- PROMPT
Look through the data below for the line with "qor: placement.post_dp_hpwl 8198 microns", and transcribe it exactly together with each line after it up to and including the line with "qor: clock_tree.ctsRootBufferMaster clkbuf_16". Give nothing else.

*** RECORDS ***

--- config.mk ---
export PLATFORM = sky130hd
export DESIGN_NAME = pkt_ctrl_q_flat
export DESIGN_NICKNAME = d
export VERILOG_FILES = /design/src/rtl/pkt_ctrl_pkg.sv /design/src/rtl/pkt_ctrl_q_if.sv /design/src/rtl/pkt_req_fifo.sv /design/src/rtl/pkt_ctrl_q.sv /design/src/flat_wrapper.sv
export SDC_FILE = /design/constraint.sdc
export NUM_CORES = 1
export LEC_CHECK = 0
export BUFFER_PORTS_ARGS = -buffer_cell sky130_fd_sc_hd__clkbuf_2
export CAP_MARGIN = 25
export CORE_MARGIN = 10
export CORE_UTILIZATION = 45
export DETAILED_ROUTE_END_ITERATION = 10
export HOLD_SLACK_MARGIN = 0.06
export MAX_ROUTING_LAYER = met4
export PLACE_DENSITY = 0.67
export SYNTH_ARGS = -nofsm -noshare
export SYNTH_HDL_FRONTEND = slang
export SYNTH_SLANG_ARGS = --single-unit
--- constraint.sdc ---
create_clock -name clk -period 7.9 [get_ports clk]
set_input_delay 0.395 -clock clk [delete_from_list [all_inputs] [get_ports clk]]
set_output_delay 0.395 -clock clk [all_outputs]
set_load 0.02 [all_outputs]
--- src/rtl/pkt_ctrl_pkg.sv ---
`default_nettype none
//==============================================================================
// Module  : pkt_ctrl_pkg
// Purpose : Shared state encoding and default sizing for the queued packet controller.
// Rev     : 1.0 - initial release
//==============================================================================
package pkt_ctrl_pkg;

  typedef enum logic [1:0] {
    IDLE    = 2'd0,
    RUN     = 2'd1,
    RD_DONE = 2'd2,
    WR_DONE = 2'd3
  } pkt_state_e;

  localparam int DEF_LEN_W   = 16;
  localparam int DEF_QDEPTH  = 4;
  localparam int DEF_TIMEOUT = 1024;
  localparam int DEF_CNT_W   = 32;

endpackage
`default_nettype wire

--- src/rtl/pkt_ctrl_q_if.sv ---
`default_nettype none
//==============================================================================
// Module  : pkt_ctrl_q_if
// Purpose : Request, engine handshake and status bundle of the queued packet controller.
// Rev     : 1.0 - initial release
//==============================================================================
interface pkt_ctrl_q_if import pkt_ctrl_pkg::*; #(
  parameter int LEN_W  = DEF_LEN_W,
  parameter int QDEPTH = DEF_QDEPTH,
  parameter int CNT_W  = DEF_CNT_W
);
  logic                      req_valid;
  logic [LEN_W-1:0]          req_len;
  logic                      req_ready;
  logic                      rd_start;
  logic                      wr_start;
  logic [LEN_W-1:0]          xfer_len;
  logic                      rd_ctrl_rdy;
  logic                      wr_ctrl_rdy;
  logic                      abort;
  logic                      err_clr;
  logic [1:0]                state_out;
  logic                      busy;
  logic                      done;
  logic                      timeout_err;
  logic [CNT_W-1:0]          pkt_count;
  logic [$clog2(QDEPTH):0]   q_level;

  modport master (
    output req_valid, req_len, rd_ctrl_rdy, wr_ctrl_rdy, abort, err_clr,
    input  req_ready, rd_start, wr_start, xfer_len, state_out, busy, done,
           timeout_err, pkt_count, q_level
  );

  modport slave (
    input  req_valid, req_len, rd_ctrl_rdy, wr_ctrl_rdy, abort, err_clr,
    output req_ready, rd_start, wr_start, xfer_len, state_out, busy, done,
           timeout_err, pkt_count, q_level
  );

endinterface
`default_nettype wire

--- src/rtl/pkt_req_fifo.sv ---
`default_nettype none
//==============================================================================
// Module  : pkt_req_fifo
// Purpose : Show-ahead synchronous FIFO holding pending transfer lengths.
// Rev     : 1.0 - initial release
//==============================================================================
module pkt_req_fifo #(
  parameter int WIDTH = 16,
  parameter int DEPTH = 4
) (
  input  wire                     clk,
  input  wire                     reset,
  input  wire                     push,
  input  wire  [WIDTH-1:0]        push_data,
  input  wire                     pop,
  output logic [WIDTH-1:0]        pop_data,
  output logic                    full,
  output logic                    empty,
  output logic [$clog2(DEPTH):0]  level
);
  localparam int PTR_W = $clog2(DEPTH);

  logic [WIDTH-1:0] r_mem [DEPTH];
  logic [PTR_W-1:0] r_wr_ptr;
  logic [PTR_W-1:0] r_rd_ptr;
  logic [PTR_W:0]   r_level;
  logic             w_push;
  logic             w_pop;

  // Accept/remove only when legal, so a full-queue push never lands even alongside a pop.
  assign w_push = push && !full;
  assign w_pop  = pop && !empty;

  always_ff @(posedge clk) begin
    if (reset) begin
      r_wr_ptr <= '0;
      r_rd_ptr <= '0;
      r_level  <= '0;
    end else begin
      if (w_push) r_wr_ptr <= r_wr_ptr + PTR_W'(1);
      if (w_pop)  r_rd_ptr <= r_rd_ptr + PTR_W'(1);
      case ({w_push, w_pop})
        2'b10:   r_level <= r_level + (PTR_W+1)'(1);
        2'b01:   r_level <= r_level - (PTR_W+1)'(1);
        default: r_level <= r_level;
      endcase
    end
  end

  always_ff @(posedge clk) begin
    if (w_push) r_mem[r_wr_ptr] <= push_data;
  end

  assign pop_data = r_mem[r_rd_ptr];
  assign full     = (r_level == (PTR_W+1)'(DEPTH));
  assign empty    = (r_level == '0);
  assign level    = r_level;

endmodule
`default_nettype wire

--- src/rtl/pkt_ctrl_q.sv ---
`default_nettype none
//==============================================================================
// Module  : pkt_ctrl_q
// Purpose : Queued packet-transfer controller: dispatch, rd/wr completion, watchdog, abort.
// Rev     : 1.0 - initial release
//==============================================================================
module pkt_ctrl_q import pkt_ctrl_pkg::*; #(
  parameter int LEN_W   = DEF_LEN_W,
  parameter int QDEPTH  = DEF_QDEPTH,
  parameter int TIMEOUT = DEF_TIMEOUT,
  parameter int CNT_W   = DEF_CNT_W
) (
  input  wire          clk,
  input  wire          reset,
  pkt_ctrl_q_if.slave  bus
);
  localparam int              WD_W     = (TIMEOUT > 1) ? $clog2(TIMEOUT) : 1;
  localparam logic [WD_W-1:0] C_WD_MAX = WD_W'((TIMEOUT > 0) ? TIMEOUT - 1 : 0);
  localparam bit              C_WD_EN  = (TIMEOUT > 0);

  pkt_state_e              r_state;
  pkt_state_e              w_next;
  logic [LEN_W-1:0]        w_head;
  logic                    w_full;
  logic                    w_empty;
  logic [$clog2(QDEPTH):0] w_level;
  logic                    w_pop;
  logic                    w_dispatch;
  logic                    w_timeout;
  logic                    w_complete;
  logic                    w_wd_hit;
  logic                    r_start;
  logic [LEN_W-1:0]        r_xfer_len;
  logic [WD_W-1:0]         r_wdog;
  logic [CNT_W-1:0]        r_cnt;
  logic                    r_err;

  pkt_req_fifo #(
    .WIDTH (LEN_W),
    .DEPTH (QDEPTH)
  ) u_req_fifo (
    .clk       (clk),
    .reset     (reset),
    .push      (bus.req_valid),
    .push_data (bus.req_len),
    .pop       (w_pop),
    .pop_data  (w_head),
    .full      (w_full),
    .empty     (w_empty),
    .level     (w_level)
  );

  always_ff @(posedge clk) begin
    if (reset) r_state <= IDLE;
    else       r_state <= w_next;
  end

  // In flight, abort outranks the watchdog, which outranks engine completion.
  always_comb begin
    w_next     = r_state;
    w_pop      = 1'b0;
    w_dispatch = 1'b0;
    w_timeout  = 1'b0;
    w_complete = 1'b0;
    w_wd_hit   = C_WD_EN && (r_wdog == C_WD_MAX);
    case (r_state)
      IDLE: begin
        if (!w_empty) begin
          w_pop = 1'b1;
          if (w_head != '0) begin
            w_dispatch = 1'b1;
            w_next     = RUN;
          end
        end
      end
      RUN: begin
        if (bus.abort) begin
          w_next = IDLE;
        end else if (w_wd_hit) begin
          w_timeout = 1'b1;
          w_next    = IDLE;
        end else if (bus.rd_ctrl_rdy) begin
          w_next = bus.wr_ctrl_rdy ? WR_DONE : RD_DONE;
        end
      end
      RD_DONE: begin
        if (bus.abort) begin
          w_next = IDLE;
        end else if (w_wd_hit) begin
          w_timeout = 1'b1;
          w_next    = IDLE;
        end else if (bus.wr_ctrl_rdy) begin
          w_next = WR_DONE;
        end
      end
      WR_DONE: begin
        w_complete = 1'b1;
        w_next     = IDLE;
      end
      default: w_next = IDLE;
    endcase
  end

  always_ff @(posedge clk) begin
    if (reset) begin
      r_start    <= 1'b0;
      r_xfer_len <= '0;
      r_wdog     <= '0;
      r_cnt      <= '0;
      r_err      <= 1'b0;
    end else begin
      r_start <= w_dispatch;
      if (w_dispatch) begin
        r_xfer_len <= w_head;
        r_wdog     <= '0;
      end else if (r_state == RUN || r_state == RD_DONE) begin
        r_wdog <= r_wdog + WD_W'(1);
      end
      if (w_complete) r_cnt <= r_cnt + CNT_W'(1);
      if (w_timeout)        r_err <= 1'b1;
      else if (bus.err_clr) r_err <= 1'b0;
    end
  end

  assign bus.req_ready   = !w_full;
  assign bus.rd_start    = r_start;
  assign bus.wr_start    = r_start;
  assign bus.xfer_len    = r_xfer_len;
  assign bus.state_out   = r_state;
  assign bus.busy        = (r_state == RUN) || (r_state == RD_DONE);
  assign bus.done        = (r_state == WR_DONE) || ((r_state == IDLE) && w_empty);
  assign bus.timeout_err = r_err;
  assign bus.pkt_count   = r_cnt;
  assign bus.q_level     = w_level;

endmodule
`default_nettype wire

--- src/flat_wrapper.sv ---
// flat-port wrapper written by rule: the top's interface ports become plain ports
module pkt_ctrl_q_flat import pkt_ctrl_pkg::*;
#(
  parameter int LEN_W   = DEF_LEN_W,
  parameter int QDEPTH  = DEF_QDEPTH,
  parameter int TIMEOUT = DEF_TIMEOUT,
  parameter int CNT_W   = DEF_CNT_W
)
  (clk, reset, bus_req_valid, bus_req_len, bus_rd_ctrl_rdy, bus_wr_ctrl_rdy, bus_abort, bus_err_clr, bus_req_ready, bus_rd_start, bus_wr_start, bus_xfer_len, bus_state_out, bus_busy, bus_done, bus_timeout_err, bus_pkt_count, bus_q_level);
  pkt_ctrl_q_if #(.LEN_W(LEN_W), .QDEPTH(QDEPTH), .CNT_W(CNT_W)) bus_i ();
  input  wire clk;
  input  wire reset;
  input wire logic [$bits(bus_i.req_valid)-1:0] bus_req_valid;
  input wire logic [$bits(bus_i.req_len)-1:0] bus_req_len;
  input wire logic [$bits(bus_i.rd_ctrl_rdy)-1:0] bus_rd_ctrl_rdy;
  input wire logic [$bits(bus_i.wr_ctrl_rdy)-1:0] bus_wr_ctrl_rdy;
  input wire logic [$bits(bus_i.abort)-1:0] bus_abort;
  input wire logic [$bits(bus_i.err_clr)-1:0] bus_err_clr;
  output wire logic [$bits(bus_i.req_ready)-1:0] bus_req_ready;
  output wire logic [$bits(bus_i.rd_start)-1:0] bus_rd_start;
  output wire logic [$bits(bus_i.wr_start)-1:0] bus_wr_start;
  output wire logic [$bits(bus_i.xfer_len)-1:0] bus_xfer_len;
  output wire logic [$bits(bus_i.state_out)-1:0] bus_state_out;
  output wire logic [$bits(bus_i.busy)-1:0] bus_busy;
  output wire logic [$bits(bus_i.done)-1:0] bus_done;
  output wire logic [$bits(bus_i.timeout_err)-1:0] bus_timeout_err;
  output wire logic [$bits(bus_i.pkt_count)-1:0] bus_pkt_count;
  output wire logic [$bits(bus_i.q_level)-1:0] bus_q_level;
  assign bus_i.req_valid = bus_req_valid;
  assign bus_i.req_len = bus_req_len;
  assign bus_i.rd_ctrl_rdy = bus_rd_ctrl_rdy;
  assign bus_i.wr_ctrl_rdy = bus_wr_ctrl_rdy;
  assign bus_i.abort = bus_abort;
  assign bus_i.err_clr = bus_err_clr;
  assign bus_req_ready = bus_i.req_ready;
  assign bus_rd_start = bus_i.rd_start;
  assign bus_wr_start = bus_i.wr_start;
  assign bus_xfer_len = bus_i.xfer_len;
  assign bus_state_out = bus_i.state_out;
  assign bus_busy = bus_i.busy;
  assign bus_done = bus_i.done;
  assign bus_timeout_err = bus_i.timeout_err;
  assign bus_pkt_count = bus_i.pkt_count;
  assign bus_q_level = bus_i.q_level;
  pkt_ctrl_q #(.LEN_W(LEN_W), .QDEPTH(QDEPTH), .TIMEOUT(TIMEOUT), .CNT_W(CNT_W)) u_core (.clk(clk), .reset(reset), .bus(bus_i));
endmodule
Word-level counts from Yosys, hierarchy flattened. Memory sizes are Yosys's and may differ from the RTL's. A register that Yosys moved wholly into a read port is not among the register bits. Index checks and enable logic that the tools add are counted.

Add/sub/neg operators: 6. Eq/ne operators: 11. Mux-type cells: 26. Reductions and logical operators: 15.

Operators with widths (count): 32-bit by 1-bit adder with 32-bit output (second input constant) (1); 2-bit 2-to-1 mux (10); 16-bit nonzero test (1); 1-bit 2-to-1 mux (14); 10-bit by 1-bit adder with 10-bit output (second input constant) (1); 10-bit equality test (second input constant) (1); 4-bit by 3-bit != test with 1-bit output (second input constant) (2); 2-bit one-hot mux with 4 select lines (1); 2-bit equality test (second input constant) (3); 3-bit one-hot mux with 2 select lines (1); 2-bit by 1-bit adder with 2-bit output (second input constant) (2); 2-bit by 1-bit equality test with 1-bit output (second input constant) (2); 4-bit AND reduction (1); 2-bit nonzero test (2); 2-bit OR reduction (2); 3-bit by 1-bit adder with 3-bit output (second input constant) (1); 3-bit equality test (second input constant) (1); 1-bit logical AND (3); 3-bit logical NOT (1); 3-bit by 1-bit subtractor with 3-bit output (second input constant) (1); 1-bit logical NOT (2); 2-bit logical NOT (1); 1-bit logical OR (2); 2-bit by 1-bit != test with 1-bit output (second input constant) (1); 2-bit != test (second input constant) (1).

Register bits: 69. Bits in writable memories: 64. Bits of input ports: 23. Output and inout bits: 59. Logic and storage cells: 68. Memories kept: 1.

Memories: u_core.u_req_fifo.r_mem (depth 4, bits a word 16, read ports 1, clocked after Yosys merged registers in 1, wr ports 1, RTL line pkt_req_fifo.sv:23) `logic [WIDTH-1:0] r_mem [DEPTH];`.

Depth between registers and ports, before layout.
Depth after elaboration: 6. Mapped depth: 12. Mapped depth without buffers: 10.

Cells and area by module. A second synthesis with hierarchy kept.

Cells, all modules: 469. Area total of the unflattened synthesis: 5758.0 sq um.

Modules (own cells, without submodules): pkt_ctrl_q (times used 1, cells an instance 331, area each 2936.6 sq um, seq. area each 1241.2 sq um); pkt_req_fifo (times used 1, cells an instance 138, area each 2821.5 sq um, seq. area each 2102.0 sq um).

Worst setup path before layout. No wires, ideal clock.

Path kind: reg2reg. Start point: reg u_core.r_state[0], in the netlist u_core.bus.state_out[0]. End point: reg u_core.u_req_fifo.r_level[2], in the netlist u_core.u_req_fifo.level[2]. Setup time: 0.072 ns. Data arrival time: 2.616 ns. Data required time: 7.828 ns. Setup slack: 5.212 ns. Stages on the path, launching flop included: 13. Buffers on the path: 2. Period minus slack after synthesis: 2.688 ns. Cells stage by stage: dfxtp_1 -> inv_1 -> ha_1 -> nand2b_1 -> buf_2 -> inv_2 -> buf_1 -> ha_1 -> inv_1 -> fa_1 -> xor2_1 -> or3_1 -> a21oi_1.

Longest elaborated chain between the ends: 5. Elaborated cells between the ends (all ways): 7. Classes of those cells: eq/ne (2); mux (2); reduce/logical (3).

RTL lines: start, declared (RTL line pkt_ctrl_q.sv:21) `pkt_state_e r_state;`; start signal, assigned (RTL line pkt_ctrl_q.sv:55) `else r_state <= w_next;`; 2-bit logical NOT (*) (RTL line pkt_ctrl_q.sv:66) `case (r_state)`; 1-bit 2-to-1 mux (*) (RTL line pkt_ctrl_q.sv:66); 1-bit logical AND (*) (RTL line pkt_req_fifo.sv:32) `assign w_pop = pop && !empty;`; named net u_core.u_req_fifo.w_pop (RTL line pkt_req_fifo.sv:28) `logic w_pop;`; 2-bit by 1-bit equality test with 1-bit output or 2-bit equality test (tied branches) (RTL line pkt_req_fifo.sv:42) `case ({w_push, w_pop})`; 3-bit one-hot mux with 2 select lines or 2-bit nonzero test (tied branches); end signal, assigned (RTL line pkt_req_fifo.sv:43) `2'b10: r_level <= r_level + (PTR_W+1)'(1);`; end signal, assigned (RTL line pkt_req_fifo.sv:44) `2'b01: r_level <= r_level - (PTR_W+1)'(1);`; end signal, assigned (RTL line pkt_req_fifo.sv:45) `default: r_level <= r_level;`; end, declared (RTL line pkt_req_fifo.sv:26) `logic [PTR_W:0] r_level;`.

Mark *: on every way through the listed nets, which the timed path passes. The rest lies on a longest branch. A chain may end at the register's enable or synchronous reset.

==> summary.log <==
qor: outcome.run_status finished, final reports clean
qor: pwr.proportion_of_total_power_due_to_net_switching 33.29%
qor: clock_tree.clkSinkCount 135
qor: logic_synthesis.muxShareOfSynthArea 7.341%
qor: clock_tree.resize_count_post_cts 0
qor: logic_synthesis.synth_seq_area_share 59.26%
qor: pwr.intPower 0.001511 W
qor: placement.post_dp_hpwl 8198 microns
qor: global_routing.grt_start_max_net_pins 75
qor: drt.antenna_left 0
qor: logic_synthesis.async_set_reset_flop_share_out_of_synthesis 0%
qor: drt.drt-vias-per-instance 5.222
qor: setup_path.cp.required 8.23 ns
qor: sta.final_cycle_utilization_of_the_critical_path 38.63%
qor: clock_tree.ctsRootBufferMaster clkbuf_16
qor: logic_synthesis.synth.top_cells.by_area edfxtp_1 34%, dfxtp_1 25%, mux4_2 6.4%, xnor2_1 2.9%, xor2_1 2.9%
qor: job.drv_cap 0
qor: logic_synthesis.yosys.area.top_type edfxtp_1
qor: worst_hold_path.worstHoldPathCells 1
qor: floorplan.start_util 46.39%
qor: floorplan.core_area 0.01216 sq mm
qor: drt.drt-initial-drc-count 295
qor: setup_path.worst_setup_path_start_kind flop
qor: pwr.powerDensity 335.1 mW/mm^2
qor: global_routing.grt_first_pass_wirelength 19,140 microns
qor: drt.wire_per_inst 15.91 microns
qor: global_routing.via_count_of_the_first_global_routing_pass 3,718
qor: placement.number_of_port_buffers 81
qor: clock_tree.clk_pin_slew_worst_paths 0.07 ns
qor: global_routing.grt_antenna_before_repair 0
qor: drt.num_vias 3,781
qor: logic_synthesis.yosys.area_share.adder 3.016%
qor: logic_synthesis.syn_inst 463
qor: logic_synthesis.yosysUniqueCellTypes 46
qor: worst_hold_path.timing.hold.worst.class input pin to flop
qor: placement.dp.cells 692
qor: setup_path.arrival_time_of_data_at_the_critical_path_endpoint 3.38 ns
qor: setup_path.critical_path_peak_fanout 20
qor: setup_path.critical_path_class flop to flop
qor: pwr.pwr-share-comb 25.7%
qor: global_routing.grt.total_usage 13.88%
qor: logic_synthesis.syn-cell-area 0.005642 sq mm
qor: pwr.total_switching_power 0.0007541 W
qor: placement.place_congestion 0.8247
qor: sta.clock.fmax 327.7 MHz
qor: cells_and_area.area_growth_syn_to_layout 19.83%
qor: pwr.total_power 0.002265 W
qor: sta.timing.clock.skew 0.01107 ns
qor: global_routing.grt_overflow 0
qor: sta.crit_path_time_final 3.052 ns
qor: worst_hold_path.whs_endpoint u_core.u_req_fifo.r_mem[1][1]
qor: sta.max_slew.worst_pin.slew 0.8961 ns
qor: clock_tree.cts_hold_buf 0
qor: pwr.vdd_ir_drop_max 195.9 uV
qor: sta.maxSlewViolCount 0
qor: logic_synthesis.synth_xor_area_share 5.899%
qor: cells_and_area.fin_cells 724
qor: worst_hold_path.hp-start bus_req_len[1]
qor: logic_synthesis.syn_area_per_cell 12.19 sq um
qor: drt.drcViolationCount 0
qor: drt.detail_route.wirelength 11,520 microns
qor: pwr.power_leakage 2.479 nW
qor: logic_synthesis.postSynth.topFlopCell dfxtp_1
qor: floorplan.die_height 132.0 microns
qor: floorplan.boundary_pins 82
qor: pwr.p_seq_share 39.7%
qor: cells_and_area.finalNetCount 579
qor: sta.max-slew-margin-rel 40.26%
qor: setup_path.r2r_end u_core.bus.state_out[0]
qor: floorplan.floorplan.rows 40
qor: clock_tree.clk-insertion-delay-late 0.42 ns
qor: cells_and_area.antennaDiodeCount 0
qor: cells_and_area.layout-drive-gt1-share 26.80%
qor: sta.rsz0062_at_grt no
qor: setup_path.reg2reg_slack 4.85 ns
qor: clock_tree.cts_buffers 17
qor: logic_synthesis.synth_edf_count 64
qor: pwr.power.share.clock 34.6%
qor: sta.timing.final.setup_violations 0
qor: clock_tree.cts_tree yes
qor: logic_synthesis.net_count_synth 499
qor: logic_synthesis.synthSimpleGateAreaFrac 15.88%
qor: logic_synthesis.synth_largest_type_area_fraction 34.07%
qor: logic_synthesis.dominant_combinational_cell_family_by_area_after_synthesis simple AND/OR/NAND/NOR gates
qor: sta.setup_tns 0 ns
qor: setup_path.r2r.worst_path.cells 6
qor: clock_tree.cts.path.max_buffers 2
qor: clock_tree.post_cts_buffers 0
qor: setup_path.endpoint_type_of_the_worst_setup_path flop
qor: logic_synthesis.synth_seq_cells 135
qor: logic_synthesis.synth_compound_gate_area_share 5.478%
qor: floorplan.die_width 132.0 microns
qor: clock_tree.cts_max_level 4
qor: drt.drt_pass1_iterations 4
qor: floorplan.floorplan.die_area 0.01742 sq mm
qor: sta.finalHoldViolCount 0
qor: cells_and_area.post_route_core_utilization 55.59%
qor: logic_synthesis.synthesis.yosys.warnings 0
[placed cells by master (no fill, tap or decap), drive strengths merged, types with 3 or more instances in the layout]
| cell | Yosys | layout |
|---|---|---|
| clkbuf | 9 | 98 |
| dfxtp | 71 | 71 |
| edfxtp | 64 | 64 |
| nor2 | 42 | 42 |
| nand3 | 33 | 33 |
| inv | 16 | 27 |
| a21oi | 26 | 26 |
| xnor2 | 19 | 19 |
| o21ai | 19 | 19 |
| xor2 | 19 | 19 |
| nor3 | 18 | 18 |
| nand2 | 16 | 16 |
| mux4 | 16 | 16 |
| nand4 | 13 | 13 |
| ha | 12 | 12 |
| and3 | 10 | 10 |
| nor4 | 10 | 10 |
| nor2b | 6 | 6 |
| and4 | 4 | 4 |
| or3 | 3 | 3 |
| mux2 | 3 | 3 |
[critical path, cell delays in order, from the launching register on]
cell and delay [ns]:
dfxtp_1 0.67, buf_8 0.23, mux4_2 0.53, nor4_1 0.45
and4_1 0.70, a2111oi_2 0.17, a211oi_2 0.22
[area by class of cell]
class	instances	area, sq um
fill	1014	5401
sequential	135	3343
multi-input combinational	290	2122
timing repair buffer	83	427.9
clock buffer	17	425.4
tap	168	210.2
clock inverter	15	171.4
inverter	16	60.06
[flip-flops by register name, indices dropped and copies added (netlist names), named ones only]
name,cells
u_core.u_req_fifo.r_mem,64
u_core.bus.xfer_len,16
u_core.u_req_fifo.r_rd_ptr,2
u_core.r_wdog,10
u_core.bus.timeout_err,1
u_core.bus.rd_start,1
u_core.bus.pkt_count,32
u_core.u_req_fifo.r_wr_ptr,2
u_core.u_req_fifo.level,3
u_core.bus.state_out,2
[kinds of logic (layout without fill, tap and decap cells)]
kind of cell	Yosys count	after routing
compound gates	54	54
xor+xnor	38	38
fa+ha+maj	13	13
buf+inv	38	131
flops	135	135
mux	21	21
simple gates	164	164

*** End of RECORDS ***

- YOUR SOLUTION
qor: placement.post_dp_hpwl 8198 microns
qor: global_routing.grt_start_max_net_pins 75
qor: drt.antenna_left 0
qor: logic_synthesis.async_set_reset_flop_share_out_of_synthesis 0%
qor: drt.drt-vias-per-instance 5.222
qor: setup_path.cp.required 8.23 ns
qor: sta.final_cycle_utilization_of_the_critical_path 38.63%
qor: clock_tree.ctsRootBufferMaster clkbuf_16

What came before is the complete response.